CJ: The film was a huge success and I don’t think that from watching the trailer people could have known what they were in for. Right from when the film was first released, there were IMDB Scores and reviews online that were really exciting. Dropping the word “feminism” into a mainstream action film review, that’s new. When you start digging into it, there’s so much commentary and so many interesting things in there that it was just ripe for discussion.
But picking up from the point you made, about this being a growing trend, it’s not actually such a recent thing, we always had this kind of running commentary. You can go into bookshops like Forbidden Planet and pick out all the essays. People have been writing about this for years but now we have Tumblr, for example, and it means there’s a wider audience and it’s more accessible.

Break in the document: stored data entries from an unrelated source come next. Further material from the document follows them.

### config.mk
export PLATFORM = sky130hd
export DESIGN_NAME = tocador_musica
export DESIGN_NICKNAME = d
export VERILOG_FILES = /design/src/rtl/tocador_pkg.sv /design/src/rtl/gerador_tom.sv /design/src/rtl/tocador_musica.sv
export SDC_FILE = /design/constraint.sdc
export NUM_CORES = 1
export LEC_CHECK = 0
export ABC_AREA = 1
export BUFFER_PORTS_ARGS = -buffer_cell sky130_fd_sc_hd__buf_2
export CAP_MARGIN = 40
export CORE_ASPECT_RATIO = 0.6
export CORE_UTILIZATION = 45
export DETAILED_ROUTE_END_ITERATION = 10
export PLACE_DENSITY = 0.66
export SKIP_CTS_REPAIR_TIMING = 1
export SLEW_MARGIN = 20
export SYNTH_ARGS = -nofsm -noshare
export SYNTH_HDL_FRONTEND = slang
export SYNTH_SLANG_ARGS = --single-unit
### constraint.sdc
create_clock -name clk_placa -period 6.6 [get_ports clk_placa]
set_input_delay 0.99 -clock clk_placa [delete_from_list [all_inputs] [get_ports clk_placa]]
set_output_delay 0.99 -clock clk_placa [all_outputs]
set_load 0.02 [all_outputs]
### src/rtl/tocador_pkg.sv
// tocador_pkg: state encoding, note codes, half-period table and the
// 4-song x 16-step melody ROM shared by the player and its tone generator.
package tocador_pkg;
  typedef enum logic [1:0] {PARADO, TOCANDO, PAUSADO, FIM} estado_t;
  localparam int PASSO_W = 6;
  localparam logic [3:0] NOTA_PAUSA = 4'd0, NOTA_C4 = 4'd1, NOTA_CS4 = 4'd2, NOTA_D4 = 4'd3,
                         NOTA_DS4 = 4'd4, NOTA_E4 = 4'd5, NOTA_F4 = 4'd6, NOTA_FS4 = 4'd7,
                         NOTA_G4 = 4'd8, NOTA_GS4 = 4'd9, NOTA_A4 = 4'd10, NOTA_AS4 = 4'd11,
                         NOTA_B4 = 4'd12;
  function automatic logic eh_tom(input logic [3:0] n);
    return n != NOTA_PAUSA && n <= NOTA_B4;
  endfunction
  // half-period in 50 MHz cycles; rests and codes 13..15 return 0
  function automatic logic [16:0] meio_periodo(input logic [3:0] n);
    case (n)
      NOTA_C4:  return 17'd95556;
      NOTA_CS4: return 17'd90193;
      NOTA_D4:  return 17'd85131;
      NOTA_DS4: return 17'd80353;
      NOTA_E4:  return 17'd75843;
      NOTA_F4:  return 17'd71586;
      NOTA_FS4: return 17'd67568;
      NOTA_G4:  return 17'd63776;
      NOTA_GS4: return 17'd60196;
      NOTA_A4:  return 17'd56818;
      NOTA_AS4: return 17'd53629;
      NOTA_B4:  return 17'd50619;
      default:  return 17'd0;
    endcase
  endfunction
  // each step is {nota, dur}; step 0 is the leftmost pair
  function automatic logic [PASSO_W-1:0] rom_melodia(input logic [5:0] idx);
    logic [16*PASSO_W-1:0] m;
    case (idx[5:4])
      2'd0: m = {4'd10,2'd3, 4'd8,2'd1, 4'd5,2'd0, 4'd1,2'd2, 4'd0,2'd0, 4'd3,2'd1, 4'd12,2'd3, 4'd13,2'd0,
                 4'd7,2'd1, 4'd2,2'd0, 4'd10,2'd2, 4'd11,2'd1, 4'd6,2'd0, 4'd4,2'd3, 4'd9,2'd1, 4'd1,2'd3};
      2'd1: m = {4'd1,2'd0, 4'd3,2'd0, 4'd5,2'd0, 4'd6,2'd0, 4'd8,2'd0, 4'd10,2'd0, 4'd12,2'd0, 4'd1,2'd1,
                 4'd12,2'd1, 4'd10,2'd1, 4'd8,2'd1, 4'd6,2'd1, 4'd5,2'd1, 4'd3,2'd1, 4'd1,2'd1, 4'd0,2'd3};
      2'd2: m = {4'd5,2'd2, 4'd5,2'd0, 4'd6,2'd1, 4'd8,2'd3, 4'd8,2'd0, 4'd6,2'd0, 4'd5,2'd1, 4'd3,2'd1,
                 4'd1,2'd2, 4'd1,2'd0, 4'd3,2'd0, 4'd5,2'd1, 4'd5,2'd2, 4'd3,2'd0, 4'd3,2'd3, 4'd15,2'd1};
      default: m = {4'd12,2'd1, 4'd11,2'd1, 4'd10,2'd1, 4'd9,2'd1, 4'd8,2'd1, 4'd7,2'd1, 4'd6,2'd1, 4'd5,2'd1,
                    4'd4,2'd1, 4'd3,2'd1, 4'd2,2'd1, 4'd1,2'd1, 4'd0,2'd1, 4'd14,2'd1, 4'd10,2'd3, 4'd10,2'd3};
    endcase
    return m[(4'd15 - idx[3:0]) * PASSO_W +: PASSO_W];
  endfunction
endpackage

### src/rtl/gerador_tom.sv
// gerador_tom: half-period counter and buzzer flip-flop; clear wins over enable.
module gerador_tom (
  input  logic        clk_placa,
  input  logic        rst_n,
  input  logic        i_en,
  input  logic        i_clr,
  input  logic [16:0] i_meio,
  output logic        o_buz
);
  logic [16:0] r_cnt;
  logic        r_buz;
  logic        w_vira;
  assign w_vira = r_cnt == i_meio - 17'd1;
  always_ff @(posedge clk_placa)
    if (!rst_n || i_clr) begin
      r_cnt <= '0;
      r_buz <= 1'b0;
    end else if (i_en) begin
      r_cnt <= w_vira ? '0 : r_cnt + 17'd1;
      r_buz <= w_vira ? ~r_buz : r_buz;
    end
  assign o_buz = r_buz;
endmodule

### src/rtl/tocador_musica.sv
// tocador_musica: 4-song buzzer player with stop/play/pause control.
// Define TOCADOR_LOOP_EN to repeat the song forever instead of stopping in FIM.
module tocador_musica import tocador_pkg::*; #(
  parameter int UNIT_CYC  = 12_500_000,
  parameter int TOM_SHIFT = 0
) (
  input  logic       clk_placa,
  input  logic       rst_n,
  input  logic       stop,
  input  logic       play,
  input  logic [1:0] sel,
  output logic       buzzer,
  output logic [3:0] nota_atual,
  output logic [3:0] passo,
  output logic       fim
);
  estado_t            r_estado;
  logic               r_stop, r_play, r_fim;
  logic [1:0]         r_sel, r_musica, r_cnt_uni;
  logic [3:0]         r_passo;
  logic [23:0]        r_cnt_dur;
  logic [PASSO_W-1:0] w_rom;
  logic [3:0]         w_nota;
  logic [1:0]         w_dur;
  logic [16:0]        w_meio;
  logic               w_tom, w_tocando, w_fim_unid, w_fim_passo, w_buz;
  assign w_rom       = rom_melodia({r_musica, r_passo});
  assign w_nota      = w_rom[5:2];
  assign w_dur       = w_rom[1:0];
  assign w_tom       = eh_tom(w_nota);
  assign w_meio      = meio_periodo(w_nota) >> TOM_SHIFT;
  assign w_tocando   = r_estado == TOCANDO;
  // duration is counted as units x cycles-per-unit so 24 bits cover a 4-unit step
  assign w_fim_unid  = r_cnt_dur == 24'(UNIT_CYC - 1);
  assign w_fim_passo = w_fim_unid && r_cnt_uni == w_dur;
  always_ff @(posedge clk_placa)
    if (!rst_n) begin
      r_stop    <= 1'b1;
      r_play    <= 1'b0;
      r_sel     <= '0;
      r_musica  <= '0;
      r_estado  <= PARADO;
      r_passo   <= '0;
      r_cnt_dur <= '0;
      r_cnt_uni <= '0;
      r_fim     <= 1'b0;
    end else begin
      r_stop <= stop;
      r_play <= play;
      r_sel  <= sel;
      if (r_estado == PARADO) r_musica <= r_sel;
      if (r_stop) begin
        r_estado  <= PARADO;
        r_passo   <= '0;
        r_cnt_dur <= '0;
        r_cnt_uni <= '0;
        r_fim     <= 1'b0;
      end else case (r_estado)
        PARADO, PAUSADO: if (r_play) r_estado <= TOCANDO;
        TOCANDO: begin
          if (!r_play) r_estado <= PAUSADO;
          if (!w_fim_passo) begin
            r_cnt_dur <= w_fim_unid ? '0 : r_cnt_dur + 24'd1;
            r_cnt_uni <= w_fim_unid ? r_cnt_uni + 2'd1 : r_cnt_uni;
          end else begin
            r_cnt_dur <= '0;
            r_cnt_uni <= '0;
`ifdef TOCADOR_LOOP_EN
            r_passo <= r_passo + 4'd1;
`else
            if (r_passo == 4'd15) begin
              r_estado <= FIM;
              r_fim    <= 1'b1;
            end else r_passo <= r_passo + 4'd1;
`endif
          end
        end
        default: ;
      endcase
    end
  gerador_tom u_tom (
    .clk_placa (clk_placa),
    .rst_n     (rst_n),
    .i_en      (w_tocando && w_tom),
    .i_clr     (r_stop || (w_tocando && w_fim_passo)),
    .i_meio    (w_meio),
    .o_buz     (w_buz)
  );
  assign buzzer     = w_buz && w_tocando && w_tom;
  assign nota_atual = (w_tocando && w_tom) ? w_nota : 4'd0;
  assign passo      = r_passo;
  assign fim        = r_fim;
endmodule
Yosys cells after proc, flatten, opt, wreduce, memory -nomap -nowiden
Memories as Yosys holds them, arrays and structs flattened.
Cells that the tools add are included.
{ "op_classes": {"addsub": 6, "multipliers": 1, "n_lt_le_gt_ge": 1, "eq_ne": 9, "shift": 1, "n_mux": 12, "n_bitwise": 3, "reduce_logical": 21} }
{ "ops": {"columns": ["op", "count"], "rows": [
  ["96-bit one-hot mux with 3 select lines", 1],
  ["96-bit by 33-bit indexed part select with 6-bit output", 1],
  ["24-bit 2-to-1 mux", 2],
  ["32-bit by 2-bit multiplier with 31-bit output, second input constant", 1],
  ["24-bit by 1-bit adder with 24-bit output, second input constant", 1],
  ["24-bit == test, second input constant", 1],
  ["17-bit by 1-bit adder with 17-bit output, second input constant", 1],
  ["17-bit == test", 1],
  ["17-bit 2-to-1 mux", 1],
  ["17-bit by 1-bit subtractor with 17-bit output, second input constant", 1],
  ["2-bit 2-to-1 mux", 6],
  ["1-bit logical AND", 6],
  ["2-bit AND reduction", 3],
  ["3-bit AND reduction", 2],
  ["4-bit by 4-bit subtractor with 5-bit output, first input constant", 1],
  ["4-bit by 1-bit adder with 4-bit output, second input constant", 1],
  ["2-bit by 1-bit == test with 1-bit output, second input constant", 2],
  ["2-bit == test, second input constant", 2],
  ["4-bit == test, second input constant", 1],
  ["4-bit <= comparator, second input constant", 1],
  ["2-bit logical NOT", 2],
  ["4-bit 2-to-1 mux", 1],
  ["2-bit one-hot mux with 2 select lines", 1],
  ["2-bit nonzero test", 2],
  ["other kinds (8)", 12]
]} }
{ "totals": {"ff_bits": 57, "rom_bits": 272, "memories": 1} }
{ "mem_list": {"columns": ["name", "depth", "word_bits", "read_ports", "rd_clocked_by_memory_dff", "wr", "line", "text"], "rows": [
  ["(no name shown)", 16, 17, 1, 0, 0, "tocador_pkg.sv:15", "case (n)"]
]} }

Longest topological paths before layout
Gate-level depths: netlist of the first run.
{ "logic_depth": {"depth_word": 8, "mapped_depth": 40, "mapped_depth_nobuf": 37} }

Hierarchy
From an unflattened synthesis of the first run, not the netlist that was laid out.
{ "hier_totals": {"cells_unflattened": 1027, "area_unflattened_um2": 6150.9} }
{ "modules_own_cells": {"columns": ["mod", "n_inst", "cells_per_inst", "area_per_inst_um2"], "rows": [
  ["tocador_musica", 1, 722, 4254.1],
  ["gerador_tom", 1, 305, 1896.8]
]} }

Worst setup path before layout of the first run
Ideal clock, no wire load.
{ "synth_path": {"kind": "flip-flop to flip-flop", "startpoint": "reg r_passo[0], in the netlist passo[0]", "endpoint": "reg u_tom.r_cnt[12]", "arrival_time_ns": 5.088, "required_time_ns": 6.481, "setup_slack_ns": 1.393, "stages_incl_launch_ff": 37, "path_buffers": 5, "period_less_slack_ns": 5.207, "cell_sequence": "dfxtp_1 -> inv_2 -> buf_6 -> buf_6 -> ha_1 -> inv_1 -> fa_1 -> inv_2 -> buf_2 -> buf_1 -> nand3_1 -> nand3_1 -> nand3_1 -> nand2_1 -> inv_1 -> ha_1 -> inv_1 -> nand3_2 -> nand3_1 -> nand2_1 -> inv_1 -> ha_1 -> xor2_1 -> nand2_1 -> nand2_1 -> nand2_1 -> nor2_1 -> nand2_1 -> nor2_1 -> nand2_1 -> nor2_1 -> nand3_2 -> nor2_4 -> nand3_2 -> nand2_4 -> buf_8 -> nor2_2"} }
{ "synth_via": {"elab_chain_cells": 8, "elab_cells_between_ends": 16, "classes_between": "add/sub: 2; mul: 1; order compare: 1; eq/ne: 2; shift: 1; mux: 1; reduce/logical: 7; memory: 1"} }
{ "synth_lines": {"columns": ["item", "line", "text"], "rows": [
  ["start: declaration", "tocador_musica.sv:20", "logic [3:0] r_passo;"],
  ["start signal: assignment", "tocador_musica.sv:74", "end else r_passo <= r_passo + 4'd1;"],
  ["4-bit by 4-bit subtractor with 5-bit output *", "tocador_pkg.sv:44", "return m[(4'd15 - idx[3:0]) * PASSO_W +: PASSO_W];"],
  ["32-bit by 2-bit multiplier with 31-bit output *", "tocador_pkg.sv:44", null],
  ["96-bit by 33-bit indexed part select with 6-bit output *", "tocador_pkg.sv:44", null],
  ["parallel branches: the longest is 5 deep, another holds memory 16 x 17 bit", null, null],
  ["end signal: assignment", "gerador_tom.sv:19", "r_cnt <= w_vira ? '0 : r_cnt + 17'd1;"],
  ["end: declaration", "gerador_tom.sv:10", "logic [16:0] r_cnt;"]
]} }
Every way passes the cells marked *.
A chain may end at the register's enable or synchronous reset.

Final worst setup path of the first run
{ "layout_path": {"startpoint": "reg r_passo[1], in the netlist passo[1]", "endpoint": "reg u_tom.r_cnt[9]"} }
Same word-level chain as after synthesis.

==> results.sh, run 1 <==
export IMPL_status="complete, no violations"
export IMPL_pwr_share_clk_pct=45.1
export IMPL_relSlewSlack_pct=59.9
export IMPL_cts_tree="built"
export IMPL_first_pass_iters=6
export IMPL_antenna_found_initial=0
export IMPL_max_cap_violations=0
export IMPL_coreArea_sq_mm=0.0129
export IMPL_setup_viol_count_final=0
export IMPL_gr_total_overflow=0
export IMPL_ant_nets=0
export IMPL_avgSynthCellArea_sq_um=5.89
export IMPL_syn_nets=1040
export IMPL_finalCriticalPeriod_ns=5.82
export IMPL_slowest_stage="fa_1"
export IMPL_cp_top_family="simple AND/OR/NAND/NOR gates"
export IMPL_peakVddDrop_mv=0.141
export IMPL_die_w_um=150
export IMPL_cts_root_buf="clkbuf_16"
export IMPL_p_leak_nw=2.82
export IMPL_yosys_area_top_type_share_pct=19.3
export IMPL_grt_util_all_layers_pct=29.4
export IMPL_tns_ns=0
export IMPL_worstPathArrival_ns=6.03
export IMPL_drt_iter0_drc=754
export IMPL_drt_wl_total_um=19300
export IMPL_seqPwrFrac_pct=32.3
export IMPL_wl_per_cell_um=16.2
export IMPL_critical_path_max_fanout=15
export IMPL_area_growth_pct=8.30
export IMPL_fp_dieArea_sq_mm=0.0136
export IMPL_path_buf_inv=7
export IMPL_finClkSkew_ns=0.00949
export IMPL_clk_pin_slew_ns=0.06
export IMPL_rr_worst_depth=34
export IMPL_cts_inserted_buffers=9
export IMPL_gp_congestion=1.08
export IMPL_cellPowerDensity_mw_per_mm2=168
export IMPL_worstSkewPairLatency_ns=0.33
export IMPL_initial_utilization_pct=46.1
export IMPL_final_common_cell="nand2_1"
export IMPL_netlist_area_sq_mm=0.00592
export IMPL_cp_slowest_stage_delay_ns=0.62
export IMPL_async_flop_share_pct=0
export IMPL_final_cell_mix="281 x nand2_1, 133 x nand3_1, 117 x inv_1"
export IMPL_worst_pin_slew_ns=0.601
export IMPL_vias=6738
export IMPL_synth_cells=1006
export IMPL_drive_gt1_share_pct=10.7
export IMPL_post_dp_hpwl_um=15000
export IMPL_ys_top_cells_by_area="dfxtp_1 19%, nand2_1 18%, nand3_1 11%"
export IMPL_io_buffers=15
export IMPL_path_common_cell="nand2_1"
export IMPL_seq_area_frac_synth_pct=19.3
export IMPL_synth_warnings=0
export IMPL_grt_max_degree=42
export IMPL_fmax_mhz=172
export IMPL_finalNetCount=1048
export IMPL_worst_path_stages=34
export IMPL_h_tree_depth=3
export IMPL_synthFlopType="dfxtp_1"
export IMPL_period_share_pct=88.2
export IMPL_grt_pass1_vias=5971
export IMPL_place_area_sq_mm=0.00610
export IMPL_synth_edf_count=0
export IMPL_synth_top_area_cell="dfxtp_1"
export IMPL_via_per_inst=5.67
export IMPL_cp_end_kind="flop"
export IMPL_hold_viol_final=0
export IMPL_rsz0062_at_grt="no"
export IMPL_p_comb_share_pct=22.6
export IMPL_drc=0
export IMPL_p_int_mw=0.727
export IMPL_synth_seq_cells=57
export IMPL_p_sw_share_pct=32.5
export IMPL_synth_distinct_cells=53
export IMPL_final_max_slew_viol_count=0
export IMPL_cp_required_ns=6.81
export IMPL_design_area_sq_mm=0.00642
export IMPL_hold_depth=1
export IMPL_grt_pass1_wl_um=31300
export IMPL_row_count=32
export IMPL_switchingPower_mw=0.350
export IMPL_diodes=0
export IMPL_ios=16
export IMPL_cts_max_path_buffers=2
export IMPL_start_kind="flop"
export IMPL_cts_sinks=57
export IMPL_hp_class="flop to flop"
export IMPL_critical_path_class="flop to flop"
export IMPL_die_height_um=90.9
## metrics by stage
step,worst slack [ns],total power [mW],std cells,hold WS (ns),util [%]
after floorplan,1.39,0.539,1006,0.420,-
after global placement,1.12,0.591,1173,0.432,47.5
after detailed placement,0.954,0.589,1173,0.434,47.5
after CTS,0.929,1.08,1189,0.449,49.9
after global routing,0.252,1.13,1189,0.468,49.9
final,0.781,1.08,1189,0.448,49.9
## synthesized netlist by cell type (all sizes together) (5+ instances only)
cell type  count
ha            27
nand3        144
nand4         13
a211oi         7
nand2        301
xor2          21
nor4           8
a21oi         42
dfxtp         57
clkbuf         6
buf           20
inv          125
nor3          22
nor2         125
o22ai          5
o21ai         48
## sequential cells by signal, summed over array words and instances (netlist names), 2 cells and up
name         cells
r_estado         2
u_tom.r_cnt     17
r_musica         2
r_cnt_uni        2
passo            4
r_cnt_dur       24
r_sel            2
## layer usage
layer	part of all wire (%)	global-route usage [%]	up-vias
met5	0.31	6.15	-
met4	1.3	5.81	2
met3	14	13.7	33
met2	34	35.4	394
met1	50	44.6	2992
li1	-	-	3317
## cell families (layout without fill, tap and decap cells)
| kind of cell | Yosys count | count (layout) | share of synthesized area [%] |
|---|---|---|---|
| xor gates and xnor gates | 23 | 23 | 3.40 |
| AOI/OAI and AO/OA | 125 | 125 | 12.7 |
| adders and majority gates | 28 | 28 | 6.04 |
| and+or+nand+nor | 621 | 621 | 47.7 |
| DFF | 57 | 57 | 19.3 |
| buffers and inverters | 152 | 165 | 10.8 |
## power by group through the flow
stage	combinational (mW)	clock, mW	sequential (mW)
4_1_cts	0.235	0.498	0.348
2_1_floorplan	0.184	0	0.355
3_5_place_dp	0.233	0	0.356
6_report	0.244	0.486	0.348
5_1_grt	0.272	0.511	0.348
3_3_place_gp	0.236	0	0.356
## worst paths after layout
path | slack (ns) | from | to
hold reg to reg | 0.45 | r_play$_SDFF_PN0_ | r_estado[1]$_SDFFE_PP0P_
setup reg to reg | 0.78 | passo[1]$_SDFFE_PP0P_ | u_tom.r_cnt[9]$_SDFFE_PP0P_
hold / removal | 0.45 | r_play$_SDFF_PN0_ | r_estado[1]$_SDFFE_PP0P_
setup / recovery | 0.78 | passo[1]$_SDFFE_PP0P_ | u_tom.r_cnt[9]$_SDFFE_PP0P_
## final cells by class
cell class / count / area (sq um)
clock buffer: 10 / 239
clock inverter: 6 / 73.8
fill: 1342 / 6440
inverter: 126 / 473
multi-input combinational: 797 / 4140
sequential: 57 / 1140
tap: 170 / 213
timing repair buffer: 23 / 135
## worst reg2reg max path: cells and delay by family, from the launching register on
family	cells	cell delay, ns
adders and majority gates	4	1.28
buffers and inverters	7	1.04
DFF	1	0.44
and+or+nand+nor	23	2.94
No activity file was read; power rests on OpenSTA's default activity.
==> run 2, diff against run 1 <==
ABC_AREA = default   (was 1)
==> results.sh, run 2 <==
export IMPL_cp_required_ns=6.86
export IMPL_ys_top_cells_by_area="dfxtp_1 19%, nor2_1 5.9%, xor2_1 5.8%"
export IMPL_gp_congestion=0.998
export IMPL_grt_util_all_layers_pct=27.4
export IMPL_diodes=0
export IMPL_cts_sinks=57
export IMPL_drive_gt1_share_pct=13.5
export IMPL_period_share_pct=94.3
export IMPL_path_cells="inv_1 > ha_1 > nor2b_1 > nor2_1 > mux4_2 > a2111oi_0 > or3_1 > inv_1 > ha_1 > inv_1 > a2111o_1 > o311ai_1 > o211ai_1 > nor3_1 > o21ai_1 > xnor2_1 > nor4_2 > o2111ai_2 > or3_1 > a21oi_1"
export IMPL_final_cell_mix="94 x nor2_1, 70 x nand2_1, 55 x dfxtp_1"
export IMPL_synth_edf_count=0
export IMPL_yosys_area_top_type_share_pct=18.9
export IMPL_syn_nets=847
export IMPL_wl_per_cell_um=18.9
export IMPL_worstPathArrival_ns=6.49
export IMPL_critical_path_max_fanout=14
export IMPL_n_fill_cell=1257
export IMPL_grt_pass1_vias=5782
export IMPL_vias=6256
export IMPL_final_common_cell="nor2_1"
export IMPL_stdcell_count=982
export IMPL_die_w_um=151
export IMPL_first_pass_iters=5
export IMPL_synth_top_area_cell="dfxtp_1"
export IMPL_final_util_pct=51.1
export IMPL_finClkSkew_ns=0.00763
export IMPL_synth_warnings=0
export IMPL_synthFlopType="dfxtp_1"
export IMPL_setup_viol_count_final=0
export IMPL_cp_end_kind="flop"
export IMPL_fmax_mhz=161
export IMPL_h_tree_depth=3
export IMPL_die_height_um=91.7
export IMPL_fp_dieArea_sq_mm=0.0139
export IMPL_cts_max_path_buffers=2
export IMPL_cts_inserted_buffers=9
export IMPL_gr_total_overflow=0
export IMPL_finalNetCount=841
export IMPL_dp_cells=964
export IMPL_place_area_sq_mm=0.00626
export IMPL_clk_pin_slew_ns=0.06
export IMPL_hold_slack_ns=0.439
export IMPL_seq_area_frac_synth_pct=18.9
export IMPL_via_per_inst=6.37
export IMPL_critical_path_class="flop to flop"
export IMPL_cp_slowest_stage_delay_ns=0.60
export IMPL_cts_tree="built"
export IMPL_multiInputGateArea_sq_mm=0.00455
export IMPL_status="complete, no violations"
export IMPL_p_leak_nw=2.34
export IMPL_synth_most_common_cell="nor2_1"
export IMPL_start_kind="flop"
export IMPL_synth_cells=813
export IMPL_dp_worst_setup_slack_ns=-0.0479
export IMPL_cts_root_buf="clkbuf_16"
export IMPL_ios=16
export IMPL_synth_common_cells="95 x nor2_1, 70 x nand2_1, 57 x dfxtp_1"
export IMPL_area_growth_pct=10.0
export IMPL_power_total_mw=1.05
export IMPL_netlist_area_sq_mm=0.00603
export IMPL_io_buffers=15
export IMPL_drt_iter0_drc=855
export IMPL_design_area_sq_mm=0.00663
export IMPL_rsz0062_at_grt="no"
export IMPL_hp_class="flop to flop"
export IMPL_initial_utilization_pct=46.5
export IMPL_peakVddDrop_mv=0.117
export IMPL_top_register="r_cnt_dur"
export IMPL_synth_seq_cells=57
export IMPL_async_flop_share_pct=0
export IMPL_finalCriticalPeriod_ns=6.23
export IMPL_slowest_stage="ha_1"
export IMPL_tns_ns=0
export IMPL_grt_pass1_wl_um=29900
export IMPL_hold_viol_final=0
export IMPL_worst_pin_slew_ns=0.750
export IMPL_setup_ws_ns=0.373
export IMPL_largest_reg_flops=24
export IMPL_synth_distinct_cells=83
export IMPL_row_count=32
export IMPL_worstSkewPairLatency_ns=0.34
export IMPL_path_common_cell="inv_1"
export IMPL_drt_wl_total_um=18600
export IMPL_seqCellArea_sq_mm=0.00114
export IMPL_cellPowerDensity_mw_per_mm2=158
export IMPL_ant_nets=0
export IMPL_antenna_found_initial=0
export IMPL_drc=0
export IMPL_max_cap_violations=0
export IMPL_post_dp_hpwl_um=13400
export IMPL_coreArea_sq_mm=0.0130
export IMPL_final_max_slew_viol_count=0
export IMPL_avgSynthCellArea_sq_um=7.41
export IMPL_grt_max_degree=79
export IMPL_relSlewSlack_pct=50.0
==> run 2: power by group <==
| part | internal (mW) | total, mW | switching, mW |
|---|---|---|---|
| Combinational | 0.0898 | 0.233 | 0.143 |
| Clock | 0.293 | 0.469 | 0.175 |
| Sequential | 0.346 | 0.349 | 0.00257 |
| Total | 0.729 | 1.05 | 0.321 |
==> run 2: critical path, delay by kind of cell (launching register included) <==
kind	cells	cell delay, ns
buffers and inverters	3	0.48
AO/OA/AOI/OAI	7	1.75
AND/OR/NAND/NOR	6	1.84
adder cells (fa/ha/maj)	2	0.97
multiplexers	1	0.47
flip-flops	1	0.42
XOR/XNOR	1	0.19
==> run 2: layout make-up <==
type | count | share of cell area [%]
clock buffer | 10 | 3.45
clock inverter | 6 | 1.02
inverter | 22 | 1.34
multi-input combinational | 672 | 68.7
sequential | 57 | 17.2
tap | 170 | 3.21
timing repair buffer | 45 | 5.08
==> run 2: layer usage <==
metal  GRT usage, %  up-vias  share of wire, %
met4           7.58        0               1.8
li1               -     2939                 -
met2           37.3      383                40
met5              0        -                 0
met1           40.1     2896                45
met3           9.15       38                13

RM: When we talk about it, it can be easy to misconstrue what strength is. With men, generally people say, ‘He’s strong, he has big muscles.’ But with women it’s slightly different, or can be. What, in your opinion, do you see as strength in a female character?
CJ: I think we are talking about strength of character versus beating people up here. ‘Strong Female Character’ doesn’t mean what we commonly think it means, we don’t mean the attribute of strength – we mean well written. But also there’s a general view that women are strong simply through being enduring, whereas men are strong through the amount of things they can smash up and hit and beat through physically. I think Mad Max is more rounded than that. You get endurance from the male characters and physical strength from the female characters as well. You’ve got more of a mix going on and it’s breaking with that tradition of, ‘This woman is really strong because she can put up with more than everyone else”.
What’s so great about the movie is that we get to see so many different female characters and we get to see them flawed. We have enough that we were ok seeing a couple of them making not so great decisions or going against what we were hoping they would do. That for me is one of the successes of the film. It’s not perfect, but we do get a lot of different characteristics, which is definitely a strong step forward.
RM: I suppose if you’re looking at it from another perspective, perhaps like the character of Inara from Firefly, in that ship, although she works in an industry which could be construed as a negative one for women, she’s actually a strong character and she does push back in that lot; she uses that to her advantage. Would you agree that she’s another good example of a strong female character?
CJ: It’s probably worth noting that I’m not really in a position to talk about whether the depiction of an industry I don’t have experience of is being represented well or not.
Having said that, a lot of women don’t get characterisation; they just get the default “character” of woman or victim or sex worker, etc. and they don’t get a personality.; They are not rounded. Inara is a rounded character; that just happens to be the job that she does. But she is a person separate from that, and part of the crew. What I also find interesting about Inara is that people tended to go to her for comfort and not just through her job. For example, there is a lovely scene where Shepherd Book is kneeling at her feet and Inara has her hand on his head, at the close of the episode.
RM: They tend to be few and far between, these good female characters in genre fiction. Another that springs to mind is Ellen Ripley in the Alien movies; she’s one of the archetypal early examples of that.
CJ: She was written as a man and gender flipped. Perhaps sadly, I think that’s one of the reasons she is such an enduring character; it’s because she wasn’t written as “character woman”, she was allowed to written as a fully rounded male character, and then they flipped it. It’s worked positively to show that women can be more complex characters too though.
Kaylee at the shindig, Firefly
RM: Any other favourites that spring to mind in fiction?
CJ: Talking of Firefly, I’m a big fan of Kaylee. She’s allowed to have the typically male job of ship mechanic while still being very fem. I love the scene where she is talking high-level mechanics at a ball while simultaneously enjoying her amazing pink wedding cake of a dress! She is also sex positive, which I don’t think enough female characters are allowed to be without having to pay for it in some way.